Even as the drop in riders has left revenue well below pre-pandemic levels of 2019, the MTA has restored subway and bus service to encourage ridership and economic recovery, said the report released Thursday by New York State Comptroller Thomas DiNapoli.
But because revenue from riders at the farebox has not recovered nearly as well as the MTA had anticipated, large budget gaps exist without the availability of federal funds.
The report noted that in 2019, fares covered 51.1% of MTA’s overall operating costs, with 52.8% for NYC Transit. As of May, fares covered just 31.9% of these costs, below the 40% the MTA had expected in its budget.
“The MTA’s large budget gaps are coming into greater focus as ridership remains well below pre-pandemic levels and federal relief runs out,” DiNapoli said. “Unless there is an additional influx of city, state or federal aid, the MTA is facing stark options for closing its budget gaps that will impact riders.”
And the MTA will face growing budget gaps in as little as three years, the report said.
In 2025, the authority plans to borrow to bridge a $500 million planned deficit in its operating costs. While borrowing only covers one or two years of expenses, it will increase the MTA’s debt burden and won’t be paid off until 2053. If ridership does not return that $500 million gap could grow and even double, the report warned.
After 2025, federal funding will have been used up, resulting in structural deficits of $2 billion or more.
“The comptroller’s report is consistent with what the MTA has said since the pandemic started: mass transit is an essential service for New Yorkers, and the MTA has begun working with decisionmakers to develop a plan that assures continued strong mass transit in the post-COVID era,” MTA’s Chief of External Relations John McCarthy said in a statement sent to The Bond Buyer.
“The MTA will have more to say about its finances when the preliminary 2023 budget and four-year financial plan are presented to the MTA Board at its July meetings,” he said.
The MTA is a state agency, which Albany took over from the city during the fiscal crises of the 1970s. Since 2011, the MTA has sold about $42 billion of municipal bonds.
How the MTA chooses to close these gaps in the coming years will impact riders on the city’s subways and buses as well as on Metro-North and Long Island Railroad.
DiNapoli said the MTA should explain what it’s considering doing to close these gaps and how it can adjust to continued low ridership levels.
The possibility of service cuts, higher-than-expected fare increases, cuts in staffing or maintenance and reduced capital spending are all possible without additional funding or a large increase in ridership.
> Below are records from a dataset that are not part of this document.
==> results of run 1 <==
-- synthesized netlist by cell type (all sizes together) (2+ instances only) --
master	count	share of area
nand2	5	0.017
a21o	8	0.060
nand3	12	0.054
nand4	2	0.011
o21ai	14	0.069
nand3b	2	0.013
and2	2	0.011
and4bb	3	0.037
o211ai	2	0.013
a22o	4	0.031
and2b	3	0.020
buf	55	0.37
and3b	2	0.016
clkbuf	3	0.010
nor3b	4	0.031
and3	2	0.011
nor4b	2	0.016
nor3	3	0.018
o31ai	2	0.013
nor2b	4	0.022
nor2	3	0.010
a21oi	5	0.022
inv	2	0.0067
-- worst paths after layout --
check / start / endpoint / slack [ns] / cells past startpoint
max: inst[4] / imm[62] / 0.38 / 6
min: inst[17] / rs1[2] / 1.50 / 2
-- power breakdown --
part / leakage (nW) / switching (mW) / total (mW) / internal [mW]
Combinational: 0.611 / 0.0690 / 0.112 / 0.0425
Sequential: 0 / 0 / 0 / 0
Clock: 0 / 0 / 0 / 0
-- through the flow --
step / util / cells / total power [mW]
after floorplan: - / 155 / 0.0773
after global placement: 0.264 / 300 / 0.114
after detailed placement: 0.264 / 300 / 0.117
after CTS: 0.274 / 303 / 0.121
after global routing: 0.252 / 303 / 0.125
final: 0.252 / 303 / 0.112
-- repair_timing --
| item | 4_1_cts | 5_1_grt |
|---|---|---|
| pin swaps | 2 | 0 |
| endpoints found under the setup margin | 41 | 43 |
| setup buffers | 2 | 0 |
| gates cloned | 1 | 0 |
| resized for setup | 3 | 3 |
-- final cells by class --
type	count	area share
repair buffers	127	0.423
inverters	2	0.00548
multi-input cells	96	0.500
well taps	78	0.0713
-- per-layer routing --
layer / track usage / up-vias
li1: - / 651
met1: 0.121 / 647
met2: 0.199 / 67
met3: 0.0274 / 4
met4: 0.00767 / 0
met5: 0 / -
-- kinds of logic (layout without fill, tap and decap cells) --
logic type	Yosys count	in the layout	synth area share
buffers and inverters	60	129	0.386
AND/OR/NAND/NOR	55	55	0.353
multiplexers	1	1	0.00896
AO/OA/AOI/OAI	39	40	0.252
Additionally, MTA must prioritize its capital plan and determine which projects are most critical and increase its budget flexibility, DiNapoli said.
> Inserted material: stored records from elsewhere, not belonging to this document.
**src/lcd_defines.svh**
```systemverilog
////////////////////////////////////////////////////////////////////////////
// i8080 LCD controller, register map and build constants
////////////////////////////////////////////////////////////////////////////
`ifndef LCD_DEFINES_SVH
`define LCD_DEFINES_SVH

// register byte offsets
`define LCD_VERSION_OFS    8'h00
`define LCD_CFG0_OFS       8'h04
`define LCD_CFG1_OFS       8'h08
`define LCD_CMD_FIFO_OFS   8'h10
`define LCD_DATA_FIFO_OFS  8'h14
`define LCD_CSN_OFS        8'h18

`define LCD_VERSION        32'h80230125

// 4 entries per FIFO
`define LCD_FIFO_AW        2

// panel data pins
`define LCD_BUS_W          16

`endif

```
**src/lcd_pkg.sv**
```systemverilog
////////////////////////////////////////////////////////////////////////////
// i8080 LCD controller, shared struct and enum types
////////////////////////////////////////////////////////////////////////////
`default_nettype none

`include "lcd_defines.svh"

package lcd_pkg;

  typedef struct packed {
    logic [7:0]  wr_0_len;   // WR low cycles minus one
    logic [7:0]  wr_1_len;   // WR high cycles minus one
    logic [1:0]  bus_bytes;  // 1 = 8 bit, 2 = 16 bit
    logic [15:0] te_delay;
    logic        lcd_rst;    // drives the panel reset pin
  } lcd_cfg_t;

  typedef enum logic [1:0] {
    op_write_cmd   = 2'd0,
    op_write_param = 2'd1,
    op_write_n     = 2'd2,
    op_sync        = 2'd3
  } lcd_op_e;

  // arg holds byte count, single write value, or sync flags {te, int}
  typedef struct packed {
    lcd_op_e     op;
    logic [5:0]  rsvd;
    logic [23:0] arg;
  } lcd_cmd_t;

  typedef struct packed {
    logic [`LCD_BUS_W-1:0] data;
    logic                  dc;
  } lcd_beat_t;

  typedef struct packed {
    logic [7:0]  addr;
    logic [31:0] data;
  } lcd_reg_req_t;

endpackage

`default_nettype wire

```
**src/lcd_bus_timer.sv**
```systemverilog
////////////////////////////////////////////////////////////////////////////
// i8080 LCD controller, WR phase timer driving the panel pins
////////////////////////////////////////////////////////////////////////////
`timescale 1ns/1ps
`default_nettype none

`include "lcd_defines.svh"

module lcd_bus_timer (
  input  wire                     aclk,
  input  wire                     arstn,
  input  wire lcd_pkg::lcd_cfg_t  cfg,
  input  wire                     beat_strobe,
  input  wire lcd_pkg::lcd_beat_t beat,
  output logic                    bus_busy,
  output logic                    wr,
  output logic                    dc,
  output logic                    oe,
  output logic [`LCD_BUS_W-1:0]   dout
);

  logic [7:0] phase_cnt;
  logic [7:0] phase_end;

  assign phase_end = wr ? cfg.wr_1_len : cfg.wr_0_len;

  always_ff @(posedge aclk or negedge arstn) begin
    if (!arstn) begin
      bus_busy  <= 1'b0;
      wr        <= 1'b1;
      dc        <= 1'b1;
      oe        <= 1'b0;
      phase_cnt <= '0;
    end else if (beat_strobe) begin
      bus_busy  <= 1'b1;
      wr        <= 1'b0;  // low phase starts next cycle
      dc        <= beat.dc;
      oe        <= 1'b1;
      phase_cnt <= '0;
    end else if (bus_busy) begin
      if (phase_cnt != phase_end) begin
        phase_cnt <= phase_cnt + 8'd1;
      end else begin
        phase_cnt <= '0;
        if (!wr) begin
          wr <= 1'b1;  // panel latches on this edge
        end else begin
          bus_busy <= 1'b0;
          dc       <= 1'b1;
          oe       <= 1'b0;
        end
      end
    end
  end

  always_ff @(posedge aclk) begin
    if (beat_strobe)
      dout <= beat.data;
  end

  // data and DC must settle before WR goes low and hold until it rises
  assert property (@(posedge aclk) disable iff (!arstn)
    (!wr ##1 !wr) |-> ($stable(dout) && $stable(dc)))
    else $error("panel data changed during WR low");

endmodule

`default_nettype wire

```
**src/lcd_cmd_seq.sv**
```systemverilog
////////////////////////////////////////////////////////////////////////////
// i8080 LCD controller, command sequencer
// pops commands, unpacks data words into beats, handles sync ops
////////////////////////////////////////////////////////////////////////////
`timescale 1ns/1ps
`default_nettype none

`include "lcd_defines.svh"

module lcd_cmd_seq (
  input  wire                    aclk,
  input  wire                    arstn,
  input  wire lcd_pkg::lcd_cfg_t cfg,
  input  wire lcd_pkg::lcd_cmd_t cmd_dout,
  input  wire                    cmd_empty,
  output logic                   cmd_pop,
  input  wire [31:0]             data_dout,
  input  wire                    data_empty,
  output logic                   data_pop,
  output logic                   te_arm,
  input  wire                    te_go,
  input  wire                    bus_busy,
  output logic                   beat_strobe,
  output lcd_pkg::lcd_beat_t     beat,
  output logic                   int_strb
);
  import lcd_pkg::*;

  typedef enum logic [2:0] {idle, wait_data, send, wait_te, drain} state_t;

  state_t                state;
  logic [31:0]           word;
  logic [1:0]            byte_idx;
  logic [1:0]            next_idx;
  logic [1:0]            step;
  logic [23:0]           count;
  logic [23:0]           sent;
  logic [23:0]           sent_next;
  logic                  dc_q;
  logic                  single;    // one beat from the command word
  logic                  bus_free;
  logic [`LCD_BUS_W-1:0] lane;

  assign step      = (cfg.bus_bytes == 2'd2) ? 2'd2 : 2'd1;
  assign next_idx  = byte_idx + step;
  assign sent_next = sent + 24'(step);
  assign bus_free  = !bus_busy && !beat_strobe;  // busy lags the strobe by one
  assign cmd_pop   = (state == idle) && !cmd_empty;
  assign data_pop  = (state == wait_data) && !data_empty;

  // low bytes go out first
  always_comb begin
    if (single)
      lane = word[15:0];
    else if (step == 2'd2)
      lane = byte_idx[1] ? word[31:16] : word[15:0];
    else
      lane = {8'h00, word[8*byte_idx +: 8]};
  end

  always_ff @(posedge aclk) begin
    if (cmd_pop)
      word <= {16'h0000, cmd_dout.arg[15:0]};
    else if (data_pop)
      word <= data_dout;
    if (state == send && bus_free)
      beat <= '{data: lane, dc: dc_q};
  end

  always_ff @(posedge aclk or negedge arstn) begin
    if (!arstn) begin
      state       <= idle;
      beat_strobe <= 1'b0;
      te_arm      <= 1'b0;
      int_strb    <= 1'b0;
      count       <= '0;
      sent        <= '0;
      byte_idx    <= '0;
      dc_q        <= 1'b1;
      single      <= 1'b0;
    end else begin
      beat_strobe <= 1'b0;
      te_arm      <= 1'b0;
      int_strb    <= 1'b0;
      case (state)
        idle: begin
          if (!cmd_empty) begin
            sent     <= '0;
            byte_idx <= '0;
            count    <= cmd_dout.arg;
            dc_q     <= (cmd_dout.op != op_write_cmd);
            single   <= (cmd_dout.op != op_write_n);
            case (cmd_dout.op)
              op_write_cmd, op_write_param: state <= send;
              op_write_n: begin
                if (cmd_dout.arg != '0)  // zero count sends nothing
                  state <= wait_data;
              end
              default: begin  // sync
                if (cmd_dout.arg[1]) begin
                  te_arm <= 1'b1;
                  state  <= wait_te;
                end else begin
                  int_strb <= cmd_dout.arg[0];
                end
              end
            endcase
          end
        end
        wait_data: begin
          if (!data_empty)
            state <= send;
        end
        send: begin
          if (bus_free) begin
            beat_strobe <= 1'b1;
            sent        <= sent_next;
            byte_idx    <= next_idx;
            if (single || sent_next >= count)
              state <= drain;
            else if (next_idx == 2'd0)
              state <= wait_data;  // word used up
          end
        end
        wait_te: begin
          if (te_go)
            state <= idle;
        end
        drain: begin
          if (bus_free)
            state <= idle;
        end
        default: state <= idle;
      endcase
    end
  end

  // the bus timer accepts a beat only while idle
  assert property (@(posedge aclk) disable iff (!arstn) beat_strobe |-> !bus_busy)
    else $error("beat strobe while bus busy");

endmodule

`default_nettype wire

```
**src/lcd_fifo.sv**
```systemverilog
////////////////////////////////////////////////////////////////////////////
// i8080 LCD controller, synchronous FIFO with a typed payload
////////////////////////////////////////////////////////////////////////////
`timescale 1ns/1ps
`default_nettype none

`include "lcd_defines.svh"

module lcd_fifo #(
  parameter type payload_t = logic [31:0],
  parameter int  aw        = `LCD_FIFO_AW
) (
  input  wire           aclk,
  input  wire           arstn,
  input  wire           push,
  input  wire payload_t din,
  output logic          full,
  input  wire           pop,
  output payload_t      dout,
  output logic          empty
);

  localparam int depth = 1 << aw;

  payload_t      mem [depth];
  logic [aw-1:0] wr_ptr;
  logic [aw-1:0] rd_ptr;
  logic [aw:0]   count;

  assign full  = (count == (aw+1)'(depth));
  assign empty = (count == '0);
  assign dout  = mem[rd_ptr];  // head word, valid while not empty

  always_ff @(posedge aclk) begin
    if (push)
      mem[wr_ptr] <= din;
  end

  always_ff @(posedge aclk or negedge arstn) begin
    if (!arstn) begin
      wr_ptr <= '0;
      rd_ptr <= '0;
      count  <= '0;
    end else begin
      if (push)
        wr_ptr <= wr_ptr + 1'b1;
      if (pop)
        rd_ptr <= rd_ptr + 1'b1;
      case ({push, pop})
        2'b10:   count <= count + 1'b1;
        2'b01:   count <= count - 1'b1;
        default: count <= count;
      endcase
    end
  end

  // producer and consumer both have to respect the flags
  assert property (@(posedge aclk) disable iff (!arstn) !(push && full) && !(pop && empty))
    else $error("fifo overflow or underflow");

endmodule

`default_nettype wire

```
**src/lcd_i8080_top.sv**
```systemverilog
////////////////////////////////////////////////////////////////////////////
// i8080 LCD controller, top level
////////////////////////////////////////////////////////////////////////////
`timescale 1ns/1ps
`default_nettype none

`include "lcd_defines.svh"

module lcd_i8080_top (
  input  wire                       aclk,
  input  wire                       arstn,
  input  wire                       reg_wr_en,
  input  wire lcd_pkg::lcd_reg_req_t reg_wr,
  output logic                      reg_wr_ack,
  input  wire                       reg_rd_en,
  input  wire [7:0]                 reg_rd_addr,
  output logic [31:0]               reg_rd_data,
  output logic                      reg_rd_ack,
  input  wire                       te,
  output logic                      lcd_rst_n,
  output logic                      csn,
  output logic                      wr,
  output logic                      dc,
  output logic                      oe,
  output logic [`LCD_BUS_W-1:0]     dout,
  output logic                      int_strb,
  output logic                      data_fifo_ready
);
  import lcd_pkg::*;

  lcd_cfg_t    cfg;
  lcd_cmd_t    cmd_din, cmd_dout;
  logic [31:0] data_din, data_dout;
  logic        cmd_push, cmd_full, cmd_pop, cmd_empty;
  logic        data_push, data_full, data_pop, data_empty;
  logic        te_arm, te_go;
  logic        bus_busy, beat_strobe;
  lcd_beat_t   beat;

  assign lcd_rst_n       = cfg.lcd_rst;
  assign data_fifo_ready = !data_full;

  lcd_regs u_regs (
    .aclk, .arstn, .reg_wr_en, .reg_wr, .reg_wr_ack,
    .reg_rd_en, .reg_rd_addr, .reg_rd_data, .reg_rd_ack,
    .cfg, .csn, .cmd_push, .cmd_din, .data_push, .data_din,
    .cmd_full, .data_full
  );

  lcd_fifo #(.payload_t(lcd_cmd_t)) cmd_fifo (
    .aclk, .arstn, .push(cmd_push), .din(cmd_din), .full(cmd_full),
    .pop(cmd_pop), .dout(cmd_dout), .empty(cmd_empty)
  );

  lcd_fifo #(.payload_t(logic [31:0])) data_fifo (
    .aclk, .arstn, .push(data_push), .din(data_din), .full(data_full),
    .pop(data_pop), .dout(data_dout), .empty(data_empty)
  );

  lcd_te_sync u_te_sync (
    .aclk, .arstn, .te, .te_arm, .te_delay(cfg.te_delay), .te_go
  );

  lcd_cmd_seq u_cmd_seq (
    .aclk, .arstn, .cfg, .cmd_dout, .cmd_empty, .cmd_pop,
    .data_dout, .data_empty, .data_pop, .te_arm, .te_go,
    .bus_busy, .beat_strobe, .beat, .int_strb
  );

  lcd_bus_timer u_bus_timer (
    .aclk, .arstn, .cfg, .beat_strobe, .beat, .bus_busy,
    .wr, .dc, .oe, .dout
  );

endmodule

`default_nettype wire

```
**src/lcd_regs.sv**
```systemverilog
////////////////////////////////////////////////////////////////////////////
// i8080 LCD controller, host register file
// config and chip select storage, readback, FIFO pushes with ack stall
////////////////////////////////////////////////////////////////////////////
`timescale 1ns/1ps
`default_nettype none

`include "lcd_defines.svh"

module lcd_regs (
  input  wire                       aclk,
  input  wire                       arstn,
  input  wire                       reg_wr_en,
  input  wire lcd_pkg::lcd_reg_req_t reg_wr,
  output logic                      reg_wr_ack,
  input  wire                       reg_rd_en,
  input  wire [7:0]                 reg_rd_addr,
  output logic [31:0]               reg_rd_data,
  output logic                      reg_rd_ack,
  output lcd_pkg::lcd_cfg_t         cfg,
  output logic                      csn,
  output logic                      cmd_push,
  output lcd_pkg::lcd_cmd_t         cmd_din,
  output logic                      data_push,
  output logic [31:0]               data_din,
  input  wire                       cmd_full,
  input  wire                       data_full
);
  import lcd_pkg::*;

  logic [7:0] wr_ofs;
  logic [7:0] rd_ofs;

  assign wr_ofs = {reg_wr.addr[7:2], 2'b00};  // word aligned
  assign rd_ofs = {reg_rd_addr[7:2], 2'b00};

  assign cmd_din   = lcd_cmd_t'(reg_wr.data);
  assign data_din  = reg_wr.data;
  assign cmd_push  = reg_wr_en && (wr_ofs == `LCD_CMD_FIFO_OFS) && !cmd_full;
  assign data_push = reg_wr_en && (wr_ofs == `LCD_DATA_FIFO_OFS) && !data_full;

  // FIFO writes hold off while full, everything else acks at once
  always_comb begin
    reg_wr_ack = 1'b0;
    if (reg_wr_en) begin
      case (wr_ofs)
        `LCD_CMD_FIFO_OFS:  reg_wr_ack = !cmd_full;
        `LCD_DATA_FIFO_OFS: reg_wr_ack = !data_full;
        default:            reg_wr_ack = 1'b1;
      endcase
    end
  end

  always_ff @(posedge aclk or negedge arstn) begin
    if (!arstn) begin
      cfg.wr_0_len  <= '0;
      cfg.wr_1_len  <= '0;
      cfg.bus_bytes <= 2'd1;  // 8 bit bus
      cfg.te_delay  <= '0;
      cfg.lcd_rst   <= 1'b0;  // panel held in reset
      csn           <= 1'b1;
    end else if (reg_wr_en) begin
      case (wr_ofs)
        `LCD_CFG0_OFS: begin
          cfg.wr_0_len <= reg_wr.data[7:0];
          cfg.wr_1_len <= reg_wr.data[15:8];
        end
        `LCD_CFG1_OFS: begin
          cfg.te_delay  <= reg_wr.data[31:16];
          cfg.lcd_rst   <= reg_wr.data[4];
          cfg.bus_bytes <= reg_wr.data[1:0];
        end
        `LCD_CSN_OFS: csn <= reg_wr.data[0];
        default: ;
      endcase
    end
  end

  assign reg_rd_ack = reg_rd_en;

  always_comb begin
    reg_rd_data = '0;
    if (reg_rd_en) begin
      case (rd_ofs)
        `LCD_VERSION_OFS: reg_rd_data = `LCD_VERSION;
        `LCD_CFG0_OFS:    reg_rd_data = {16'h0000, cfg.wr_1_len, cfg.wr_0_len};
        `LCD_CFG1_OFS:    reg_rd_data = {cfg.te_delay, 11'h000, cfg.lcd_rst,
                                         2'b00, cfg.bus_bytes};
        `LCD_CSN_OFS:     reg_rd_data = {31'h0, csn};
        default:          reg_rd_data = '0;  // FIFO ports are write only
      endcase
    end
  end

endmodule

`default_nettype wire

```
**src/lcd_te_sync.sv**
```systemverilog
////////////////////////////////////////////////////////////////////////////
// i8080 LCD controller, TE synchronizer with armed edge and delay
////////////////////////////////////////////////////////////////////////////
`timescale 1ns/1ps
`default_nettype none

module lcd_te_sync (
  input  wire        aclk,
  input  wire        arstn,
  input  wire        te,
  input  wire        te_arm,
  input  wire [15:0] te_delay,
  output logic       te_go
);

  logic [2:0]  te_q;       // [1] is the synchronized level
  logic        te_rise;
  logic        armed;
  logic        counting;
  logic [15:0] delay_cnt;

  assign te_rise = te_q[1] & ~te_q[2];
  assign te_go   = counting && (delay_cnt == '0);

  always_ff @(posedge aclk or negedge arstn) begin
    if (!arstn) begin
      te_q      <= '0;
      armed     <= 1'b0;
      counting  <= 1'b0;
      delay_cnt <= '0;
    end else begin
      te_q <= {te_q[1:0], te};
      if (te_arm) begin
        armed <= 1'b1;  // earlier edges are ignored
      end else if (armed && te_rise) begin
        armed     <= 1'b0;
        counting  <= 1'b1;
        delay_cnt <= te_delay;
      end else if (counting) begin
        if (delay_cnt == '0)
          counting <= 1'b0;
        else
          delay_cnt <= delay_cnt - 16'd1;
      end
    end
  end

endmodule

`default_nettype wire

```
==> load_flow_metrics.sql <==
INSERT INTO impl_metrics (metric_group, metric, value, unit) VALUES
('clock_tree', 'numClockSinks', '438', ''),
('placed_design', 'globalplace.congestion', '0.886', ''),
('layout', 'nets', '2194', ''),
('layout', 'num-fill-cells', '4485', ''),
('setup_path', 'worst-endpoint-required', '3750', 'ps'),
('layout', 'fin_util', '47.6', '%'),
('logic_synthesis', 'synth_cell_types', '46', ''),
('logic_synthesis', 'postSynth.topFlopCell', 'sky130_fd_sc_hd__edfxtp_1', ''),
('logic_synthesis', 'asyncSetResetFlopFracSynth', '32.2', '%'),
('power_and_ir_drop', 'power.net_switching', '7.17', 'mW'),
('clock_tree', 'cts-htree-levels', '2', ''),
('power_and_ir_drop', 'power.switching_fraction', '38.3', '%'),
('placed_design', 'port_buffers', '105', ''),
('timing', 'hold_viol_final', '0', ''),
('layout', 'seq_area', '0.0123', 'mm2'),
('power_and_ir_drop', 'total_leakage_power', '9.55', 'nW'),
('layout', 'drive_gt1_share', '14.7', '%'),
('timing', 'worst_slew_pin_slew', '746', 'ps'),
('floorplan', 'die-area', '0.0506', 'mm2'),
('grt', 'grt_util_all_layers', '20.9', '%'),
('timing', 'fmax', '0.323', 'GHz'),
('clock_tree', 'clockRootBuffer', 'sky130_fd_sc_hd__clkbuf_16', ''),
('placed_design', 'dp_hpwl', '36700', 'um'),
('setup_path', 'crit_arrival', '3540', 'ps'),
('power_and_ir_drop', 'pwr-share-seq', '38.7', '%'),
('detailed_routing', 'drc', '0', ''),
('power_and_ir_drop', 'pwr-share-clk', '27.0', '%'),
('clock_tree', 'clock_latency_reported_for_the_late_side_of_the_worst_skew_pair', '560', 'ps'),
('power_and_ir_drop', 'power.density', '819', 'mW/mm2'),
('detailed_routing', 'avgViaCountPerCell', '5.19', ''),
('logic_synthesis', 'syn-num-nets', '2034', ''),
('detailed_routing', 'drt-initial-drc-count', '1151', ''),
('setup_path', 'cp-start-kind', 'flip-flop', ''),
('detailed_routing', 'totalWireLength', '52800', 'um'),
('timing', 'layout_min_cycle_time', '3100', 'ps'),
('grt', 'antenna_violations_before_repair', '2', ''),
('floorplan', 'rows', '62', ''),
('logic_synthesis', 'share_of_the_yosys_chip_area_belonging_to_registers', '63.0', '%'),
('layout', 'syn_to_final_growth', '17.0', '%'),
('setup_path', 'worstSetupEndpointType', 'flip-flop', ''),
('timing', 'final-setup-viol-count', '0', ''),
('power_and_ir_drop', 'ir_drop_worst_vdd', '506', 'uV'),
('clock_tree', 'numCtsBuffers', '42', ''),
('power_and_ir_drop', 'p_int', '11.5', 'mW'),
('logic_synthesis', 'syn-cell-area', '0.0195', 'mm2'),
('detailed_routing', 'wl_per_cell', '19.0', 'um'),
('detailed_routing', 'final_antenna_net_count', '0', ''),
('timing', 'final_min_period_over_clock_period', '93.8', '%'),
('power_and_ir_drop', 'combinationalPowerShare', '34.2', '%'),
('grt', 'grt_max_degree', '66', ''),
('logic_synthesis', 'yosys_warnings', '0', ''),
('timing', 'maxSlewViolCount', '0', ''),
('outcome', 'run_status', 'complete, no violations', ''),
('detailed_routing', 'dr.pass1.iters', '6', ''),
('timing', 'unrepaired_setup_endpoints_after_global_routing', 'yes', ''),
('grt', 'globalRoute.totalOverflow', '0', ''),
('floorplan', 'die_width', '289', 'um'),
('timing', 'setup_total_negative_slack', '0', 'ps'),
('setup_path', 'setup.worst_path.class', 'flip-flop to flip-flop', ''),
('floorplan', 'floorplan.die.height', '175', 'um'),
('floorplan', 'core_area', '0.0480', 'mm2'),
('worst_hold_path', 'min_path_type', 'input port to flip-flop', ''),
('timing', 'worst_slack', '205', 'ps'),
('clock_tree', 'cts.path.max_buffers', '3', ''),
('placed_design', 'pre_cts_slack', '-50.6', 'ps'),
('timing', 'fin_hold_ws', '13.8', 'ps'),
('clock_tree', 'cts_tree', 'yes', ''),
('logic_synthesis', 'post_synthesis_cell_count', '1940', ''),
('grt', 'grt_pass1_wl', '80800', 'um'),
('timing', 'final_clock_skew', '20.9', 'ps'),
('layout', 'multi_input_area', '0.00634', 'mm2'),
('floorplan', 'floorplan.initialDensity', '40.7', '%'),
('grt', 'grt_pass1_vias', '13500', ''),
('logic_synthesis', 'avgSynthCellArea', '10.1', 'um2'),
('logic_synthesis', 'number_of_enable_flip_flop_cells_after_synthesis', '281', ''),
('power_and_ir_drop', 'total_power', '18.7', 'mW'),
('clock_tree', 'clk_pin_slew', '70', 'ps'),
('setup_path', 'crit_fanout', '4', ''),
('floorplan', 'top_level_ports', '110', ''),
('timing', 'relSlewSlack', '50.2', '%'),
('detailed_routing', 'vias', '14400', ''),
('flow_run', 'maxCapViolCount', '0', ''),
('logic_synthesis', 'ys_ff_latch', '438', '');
According to a July 11 report from New York City Comptroller Brad Lander, weekday ridership on MTA subways, buses and commuter rails improved gradually in June.
Subway ridership hit 58% of its pre-pandemic levels while ridership on the Long Island Rail Road hit 63% and Metro-North Railroad reached 61%.
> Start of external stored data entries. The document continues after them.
## config.mk

```make
export PLATFORM = sky130hd
export DESIGN_NAME = fp_ss_top
export DESIGN_NICKNAME = d
export VERILOG_FILES = /design/src/fp_ss_pkg.sv /design/src/fp_ss_if.sv /design/src/fp_decode.sv /design/src/fp_exec.sv /design/src/fp_issue.sv /design/src/fp_regfile.sv /design/src/fp_spill_reg.sv /design/src/fp_ss_top.sv /design/src/fp_writeback.sv
export SDC_FILE = /design/constraint.sdc
export NUM_CORES = 2
export LEC_CHECK = 0
export ABC_AREA = 0
export CORE_ASPECT_RATIO = 0.5
export CORE_MARGIN = 8
export CORE_UTILIZATION = 30
export DETAILED_ROUTE_END_ITERATION = 7
export DONT_BUFFER_PORTS = 1
export HOLD_SLACK_MARGIN = 0.15
export MAX_ROUTING_LAYER = met4
export PLACE_DENSITY_LB_ADDON = 0.3
export REMOVE_ABC_BUFFERS = 1
export SETUP_SLACK_MARGIN = 0.02
export SLEW_MARGIN = 20
export SYNTH_ARGS = -nofsm -noshare
export SYNTH_HDL_FRONTEND = slang
export SYNTH_SLANG_ARGS = --single-unit
```

## constraint.sdc

```tcl
create_clock -name clk_i -period 14.54 [get_ports clk_i]
set_clock_uncertainty 0.1 [all_clocks]
set_input_delay 2.908 -clock clk_i [delete_from_list [all_inputs] [get_ports clk_i]]
set_output_delay 2.908 -clock clk_i [all_outputs]
set_load 0.05 [all_outputs]
```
Still, private vehicle traffic on MTA’s bridges and tunnels remained at almost 100% of pre-pandemic volume throughout the spring.
DiNapoli’s report noted that other cities have altered service to focus on riders that most rely on public transit. He said the MTA has taken some steps to meet changes in demand by looking at increasing rapid bus service in the outer boroughs.
New York is facing a hazy future when it comes to the rise in hybrid working systems. The city must come to grips with changes in work patterns as work from home went from a temporary measure to the norm and a hybrid work schedule of three days in, two days became a standard policy procedure.
These are changing ridership patterns may offer opportunities for the MTA to improve service even as it looks for savings, the report said.
For example, weekend subway ridership in June was higher than weekday ridership while bus ridership was higher on weekdays than weekends. Commuter rail ridership was at, or near, pre-pandemic levels on weekends in June, but weekday ridership was lower.
“If sustained shifts to office commuting and greater demand for off-peak service continue, the MTA may be able to identify opportunities to provide service that is better aligned with new demand, while potentially generating cost efficiencies and creating savings,” the report said.